The financial markets ended the week strong and all the bad news is being discounted. Gold & silver took a hit as investors locked in profits from the recent rise. The government deficit has once again taken a backseat to other news. Nobody is looking at the elephant in the room. Government spending cannot be cut easily. Medicare, Social Security, and Medicaid account for 60% of the government budget, Defense Spending and interest on the debt account for 20% thus totaling 80%. The rest of government spending accounts for 20% of the budget. Where could a politician who wants to get reelected cut spending enough to make a difference? The entitlements (Medicare, Social Security, and Medicaid) are untouchable. I made mandatory contributions into these programs my entire career with an expectation of distributions at retirement. Being “self-employed” required double the payment. I want my money back (with accumulated interest) just as every other worker wants his or her benefits. The problem is that the government took my money and spent it in other areas without my approval. If a private entity had done this, they would be prosecuted and in prison today. Many recipients have received substantially more than they paid in. The food stamp program has supported more recipients than its original intent. It has been reported that one in six are on food stamps in the U.S.

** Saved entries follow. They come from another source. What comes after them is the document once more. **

--- src/rtl/prime_power_exponentiator.sv ---
// prime_power_exponentiator
//   Computes result = a^(base^exponent) mod modulus, the Pollard p-1 accumulator step for one
//   prime base. Each of the exponent steps raises the accumulator to the power base using
//   left-to-right square-and-multiply over all 9 base bits. Each modular multiply is a
//   bit-serial interleaved shift-add-reduce that takes WIDTH cycles.
//
//   Optional feature macro: PPE_UNITY_EXIT_EN
//     defined   - stop as soon as the accumulator becomes 1 (1^x = 1)
//     undefined - always execute every exponent step
//
// Ports
//   clk         rising-edge clock
//   rst_n       asynchronous active-low reset
//   start_i     job request, sampled only in IDLE
//   a_in_i      value raised to the power (must be < modulus)
//   base_i      prime base p
//   exponent_i  repetition count e
//   modulus_i   modulus n (must be >= 2)
//   result_o    a^(p^e) mod n, valid from done and held afterwards
//   busy_o      high from the cycle after start is accepted until done, inclusive
//   done_o      one-cycle completion pulse (high while the FSM is in DONE)
//   err_o       illegal operands flag, updated with done and held like result_o

`timescale 1ns/1ps

module prime_power_exponentiator #(
    parameter int unsigned WIDTH = 16
) (
    input  logic             clk,
    input  logic             rst_n,
    input  logic             start_i,
    input  logic [WIDTH-1:0] a_in_i,
    input  logic [8:0]       base_i,
    input  logic [7:0]       exponent_i,
    input  logic [WIDTH-1:0] modulus_i,
    output logic [WIDTH-1:0] result_o,
    output logic             busy_o,
    output logic             done_o,
    output logic             err_o
);

    localparam int unsigned CntW = (WIDTH > 1) ? $clog2(WIDTH) : 1;
    localparam logic [CntW-1:0] CntMax = CntW'(WIDTH - 1);
    localparam logic [WIDTH-1:0] One = WIDTH'(1);

    typedef enum logic [2:0] {
        StIdle,
        StLoad,
        StSqr,
        StMul,
        StNext,
        StDone
    } state_e;

    state_e state_q, state_d;

    // Captured operands
    logic [WIDTH-1:0] a_q, a_d;
    logic [8:0]       base_q, base_d;
    logic [7:0]       exp_q, exp_d;
    logic [WIDTH-1:0] mod_q, mod_d;

    // Exponentiation state
    logic [WIDTH-1:0] acc_q, acc_d;
    logic [WIDTH-1:0] t_q, t_d;
    logic [3:0]       k_q, k_d;
    logic [7:0]       step_q, step_d;

    // Modmul state: partial product and bit counter
    logic [WIDTH+1:0] p_q, p_d;
    logic [CntW-1:0]  cnt_q, cnt_d;

    // Held outputs
    logic [WIDTH-1:0] result_q, result_d;
    logic             err_q, err_d;

    // Combinational helpers
    logic             bad_ops;
    logic             mm_last;
    logic [7:0]       step_inc;
    logic [WIDTH+1:0] mod_ext;
    logic [WIDTH+1:0] y_ext;
    logic [WIDTH+1:0] p_dbl;
    logic [WIDTH+1:0] p_s1;
    logic [WIDTH+1:0] p_red;

    assign bad_ops  = (mod_q < WIDTH'(2)) || (a_q >= mod_q);
    assign mm_last  = (cnt_q == '0);
    assign step_inc = step_q + 8'd1;

    // One shift-add-reduce iteration. p < n and y < n, so 2p + y < 3n and two conditional
    // subtractions always bring it back below n.
    always_comb begin
        mod_ext = {2'b00, mod_q};
        y_ext   = (state_q == StMul) ? {2'b00, acc_q} : {2'b00, t_q};
        p_dbl   = {p_q[WIDTH:0], 1'b0} + (t_q[cnt_q] ? y_ext : '0);
        p_s1    = (p_dbl >= mod_ext) ? (p_dbl - mod_ext) : p_dbl;
        p_red   = (p_s1 >= mod_ext) ? (p_s1 - mod_ext) : p_s1;
    end

    // State register
    always_ff @(posedge clk or negedge rst_n) begin
        if (!rst_n) begin
            state_q <= StIdle;
        end else begin
            state_q <= state_d;
        end
    end

    // Next-state logic
    always_comb begin
        state_d = state_q;
        case (state_q)
            StIdle: begin
                if (start_i) state_d = StLoad;
            end
            StLoad: begin
                if (bad_ops || (exp_q == 8'd0)) state_d = StDone;
                else                            state_d = StSqr;
            end
            StSqr: begin
                if (mm_last) begin
                    if (base_q[k_q])      state_d = StMul;
                    else if (k_q == 4'd0) state_d = StNext;
                    else                  state_d = StSqr;
                end
            end
            StMul: begin
                if (mm_last) begin
                    if (k_q == 4'd0) state_d = StNext;
                    else             state_d = StSqr;
                end
            end
            StNext: begin
                // step_inc cannot wrap: the job ends when it reaches exp_q (at most 255)
                if (step_inc == exp_q) state_d = StDone;
`ifdef PPE_UNITY_EXIT_EN
                else if (t_q == One)   state_d = StDone;
`endif
                else                   state_d = StSqr;
            end
            StDone: begin
                state_d = StIdle;
            end
            default: state_d = StIdle;
        endcase
    end

    // Datapath next-state logic
    always_comb begin
        a_d      = a_q;
        base_d   = base_q;
        exp_d    = exp_q;
        mod_d    = mod_q;
        acc_d    = acc_q;
        t_d      = t_q;
        k_d      = k_q;
        step_d   = step_q;
        p_d      = p_q;
        cnt_d    = cnt_q;
        result_d = result_q;
        err_d    = err_q;

        case (state_q)
            StIdle: begin
                if (start_i) begin
                    a_d    = a_in_i;
                    base_d = base_i;
                    exp_d  = exponent_i;
                    mod_d  = modulus_i;
                end
            end
            StLoad: begin
                acc_d  = a_q;
                step_d = 8'd0;
                t_d    = One;
                k_d    = 4'd8;
                p_d    = '0;
                cnt_d  = CntMax;
                // Result and err are published on entry to DONE so they are valid with done
                if (state_d == StDone) begin
                    result_d = bad_ops ? '0 : a_q;
                    err_d    = bad_ops;
                end
            end
            StSqr, StMul: begin
                p_d   = p_red;
                cnt_d = cnt_q - 1'b1;
                if (mm_last) begin
                    t_d   = p_red[WIDTH-1:0];
                    p_d   = '0;
                    cnt_d = CntMax;
                    // Move to the next base bit only when another square follows
                    if (state_d == StSqr) k_d = k_q - 4'd1;
                end
            end
            StNext: begin
                acc_d  = t_q;
                step_d = step_inc;
                t_d    = One;
                k_d    = 4'd8;
                if (state_d == StDone) begin
                    result_d = t_q;
                    err_d    = 1'b0;
                end
            end
            default: ;
        endcase
    end

    // Datapath registers
    always_ff @(posedge clk or negedge rst_n) begin
        if (!rst_n) begin
            a_q      <= '0;
            base_q   <= '0;
            exp_q    <= '0;
            mod_q    <= '0;
            acc_q    <= '0;
            t_q      <= '0;
            k_q      <= '0;
            step_q   <= '0;
            p_q      <= '0;
            cnt_q    <= '0;
            result_q <= '0;
            err_q    <= 1'b0;
        end else begin
            a_q      <= a_d;
            base_q   <= base_d;
            exp_q    <= exp_d;
            mod_q    <= mod_d;
            acc_q    <= acc_d;
            t_q      <= t_d;
            k_q      <= k_d;
            step_q   <= step_d;
            p_q      <= p_d;
            cnt_q    <= cnt_d;
            result_q <= result_d;
            err_q    <= err_d;
        end
    end

    // Outputs
    always_comb begin
        busy_o   = (state_q != StIdle);
        done_o   = (state_q == StDone);
        result_o = result_q;
        err_o    = err_q;
    end

endmodule

--- config.mk ---
export PLATFORM = sky130hd
export DESIGN_NAME = prime_power_exponentiator
export DESIGN_NICKNAME = d
export VERILOG_FILES = /design/src/rtl/prime_power_exponentiator.sv
export SDC_FILE = /design/constraint.sdc
export NUM_CORES = 1
export LEC_CHECK = 0
export BUFFER_PORTS_ARGS = -buffer_cell sky130_fd_sc_hd__buf_2
export CORE_AREA = 2 2 126 128
export CTS_CLUSTER_DIAMETER = 100
export DETAILED_ROUTE_END_ITERATION = 7
export DIE_AREA = 0 0 128 130
export PLACE_DENSITY = 0.8
export SLEW_MARGIN = 15
export SYNTH_ARGS = -nofsm -noshare
export SYNTH_HDL_FRONTEND = slang
export SYNTH_SLANG_ARGS = --single-unit
--- constraint.sdc ---
create_clock -name clk -period 12.2 [get_ports clk]
set_clock_uncertainty 0.05 [all_clocks]
set_input_delay 0.61 -clock clk [delete_from_list [all_inputs] [get_ports clk]]
set_output_delay 0.61 -clock clk [all_outputs]
set_load 0.01 [all_outputs]
==> run summary <==
Worst-path maximum fanout: 23
Die area: 16,600 um2
Fmax: 0.0978 GHz
Pwr dens: 95.7 nW/um2
Netlist cell types: 70
Arrival time at the worst endpoint: 10,450 ps
Total wire length: 25,400 um
Setup TNS: 0 ps
Sequential-to-total area share from yosys stat: 36.6%
Post-CTS Hold Buffers: 0
Worst slew margin: 24.8%
Post-synth EDFFs: 0
Layout Area Growth over Synthesis: 11.7%
Final setup vio count: 0
Clock Latency Late Sink: 430 ps
Crit path launch type: flip-flop
First-pass GRT wire length: 40,400 um
RSZ-0062 raised after global routing: false
P_leak: 0.00525 uW
CP required: 12,430 ps
Final period util: 83.8%
Setup CP Type: reg -> reg
Placer congestion estimate: 0.936
Synth warnings: 0
Starting Density: 59.3%
DP HPWL: 18,800 um
Leading cell type in the layout, fill and taps excluded: nand2_1
Worst Reg2Reg Path Length in Cells: 38
DR vias/cell: 6.35
Status: completed
Slowest-stage cell, CP: or3_1
Peak supply drop: 0.0971 mV
Post-layout min period: 10,220 ps
Clock transition at the registers of the reported paths: 60 ps
Slew Limit Fails: 0
Inserted Diodes: 0
Final hold slack: 55.2 ps
Cell count after synthesis: 984
Routed Antenna Nets: 0
Number of cells upsized or downsized after cts: 0
Cell mode on critical path: a21oi_1
Max clock buf depth: 2
Synth Flop Type: dfrtp_1
M2 GR Usage: 50.5%
Mapped Area: 9150 um2
Final Hold Vio Count: 0
Synth Net Count: 1,106
Ports: 71
Row count: 46
Vias: 7,908
# DRC: 0
Max cap viols: 0
Syn avg cell area: 9.30 um2
Die height: 130 um
Nets: 1,163
Tot GR Track Use: 31.8%
GRT met1 Usage: 42.5%
Largest net degree at the start of global routing: 84
Core Area: 15,400 um2
TritonCTS clock tree: done
Async set-or-reset flop fraction in the synthesized netlist: 100%
Worst path max stage delay: 870 ps
Grt ovf: 0
Die width: 128 um
I/O Buffers: 70
Critical path endpoint category: flip-flop
TritonCTS buffer count: 17
Most frequent cells in the layout: nand2_1 (140), dfrtp_1 (134), o21ai_0 (69), buf_2 (69), ha_1 (67)
Worst Tran Pin Value: 1130 ps
Post-CTS Repair Setup Buffers: 0
H-Tree Depth: 4
Fin cells: 1,246
Clock Tree Root: clkbuf_16
Grt met3 use: 7.34%
#FFs+latches synth: 134
Dpl cells: 1,214
Sink Count: 134
Wire per inst: 20.4 um
DRT iter0 DRCs: 863
Layout cells sized above 1: 16.4%
Antenna violations before repair: 0
Hold Crit Class: in -> async
Most Used Layer, Global Route: met2
1st-pass router iterations: 5
Number of global-route vias before repair: 7,557
[sequential cells by signal, summed over array words and instances (netlist names), 8 cells and up]
| name | flops |
|---|---|
| t_q | 16 |
| p_q | 17 |
| acc_q | 16 |
| exp_q | 8 |
| mod_q | 16 |
| a_q | 16 |
| base_q | 9 |
| result_o | 16 |
| step_q | 8 |
[critical path, delay by kind of cell (launching register included)]
kind	cells	cell delay [ps]
compound gates	19	3700
simple gates	7	2270
xor+xnor	1	160
mux	4	1330
buf+inv	2	320
fa+ha+maj	5	1640
flops	1	600
[report_power, final]
| part | leakage, uW | switching (uW) | internal [uW] | total [uW] |
|---|---|---|---|---|
| registers | 0.00174 | 0 | 444 | 444 |
| clock network | 0.000282 | 208 | 309 | 517 |
| logic | 0.00323 | 10.6 | 6.17 | 16.7 |
[area by class of cell]
type / instances / area, um2
multi-input cells: 776 / 5500
fillers: 1215 / 5200
flip-flops and latches: 134 / 3350
clock buffers: 19 / 443
repair buffers: 76 / 402
well taps: 192 / 240
clock inverters: 13 / 148
inverters: 36 / 135
[cells in the mapped netlist, types with 3 or more instances]
cell type | count | share of area [%]
o31a_1 | 3 | 0.29
xor2_1 | 20 | 1.9
a31oi_1 | 5 | 0.34
o21bai_1 | 4 | 0.33
a22oi_1 | 3 | 0.25
a21o_1 | 24 | 2.0
clkbuf_1 | 29 | 1.2
xnor2_1 | 31 | 3.0
a211oi_1 | 4 | 0.33
dfrtp_1 | 134 | 37
o211ai_1 | 8 | 0.66
ha_1 | 67 | 9.2
nand2_1 | 140 | 5.7
fa_1 | 3 | 0.66
o21ai_1 | 10 | 0.55
nand3_1 | 24 | 1.3
a41oi_1 | 4 | 0.38
nor3_1 | 11 | 0.60
and4_1 | 3 | 0.29
a21oi_1 | 64 | 3.5
or3_1 | 4 | 0.27
mux2i_1 | 32 | 3.5
mux4_2 | 4 | 0.98
a22o_1 | 27 | 2.6
and2_1 | 6 | 0.41
nor4_1 | 7 | 0.48
buf_1 | 4 | 0.16
buf_6 | 3 | 0.37
a221oi_1 | 3 | 0.29
o31ai_1 | 3 | 0.25
o21ai_0 | 69 | 3.8
o21a_1 | 11 | 0.90
inv_1 | 36 | 1.5
mux2_2 | 46 | 5.7
o22a_1 | 7 | 0.67
nand4_1 | 7 | 0.48
nor2b_1 | 9 | 0.62
nor2_1 | 47 | 1.9
a211o_1 | 4 | 0.38
o22ai_1 | 15 | 1.0
and3_1 | 12 | 0.82
nand2b_1 | 5 | 0.34
[routing by layer]
metal	vias to the layer above	wire length [um]
met5	-	0
met4	0	786
met3	61	1870
met2	379	11700
met1	3756	11000
li1	3712	-
[path summary, 6_finish.rpt]
kind                              startpoint         to  slack [ps]
worst max-delay path                cnt_q[0]    p_q[15]        1980
worst min-delay path                   rst_n  base_q[4]          60
worst max register to register      cnt_q[0]    p_q[15]        1980
worst min register to register        p_q[6]     p_q[6]         440
max in group asynchronous              rst_n     t_q[6]       10650
min in group clk                modulus_i[5]   mod_q[5]         330
[through the flow]
stage | worst slack [ps] | area (um2) | total power, uW | util, %
2_1_floorplan | 3720 | 9150 | 453 | -
3_3_place_gp | 2640 | 9630 | 470 | 62.5
3_5_place_dp | 2210 | 9630 | 470 | 62.5
4_1_cts | 2150 | 10200 | 979 | 66.3
5_1_grt | 1180 | 10200 | 1000 | 66.3
6_report | 1980 | 10200 | 978 | 66.3
[logic make-up after synthesis]
kind of cell / synth area share (%)
XOR/XNOR: 4.88
buffers and inverters: 3.31
adder cells (fa/ha/maj): 9.82
multiplexers: 10.3
flip-flops: 36.6
AO/OA/AOI/OAI: 21.3
AND/OR/NAND/NOR: 13.8
Note: power is estimated with default switching activity, not from simulation.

Oil prices may hit $120 per barrel by summer. 2011 is paralleling 2008 with one exception: the economy is weaker going into the year. $147 oil in 2008 caused the economy to stall whereas this year I expect the same impact at $120. I hope you bought that fuel efficient vehicle, we did. If the oil prices gather steam and approach $120, then the stock market will head back south again.
Gold prices are correcting again. Over the last 10 years of this bull market, I have heard naysayers call the end of the rise of gold. Each time they were wrong. Are they right this time? From a macroeconomic view, one would expect gold to continue its rise relative to the fiat currencies. Right now, the U.S. Dollar is the best looking house on an ugly street but it is still ugly! Nothing has changed from a fiscal point of view. Government spending is propping up the economy and true unemployment is still high. It will be several years before unemployment and housing can be corrected. Don’t forget the toxic debt on bank balance sheets. The banks are still misrepresenting their financial health. If interest rates rise, the Fed could become technically insolvent. If that happens, the U.S. taxpayer would be the lender of last resort. Is the U.S. economy unsinkable?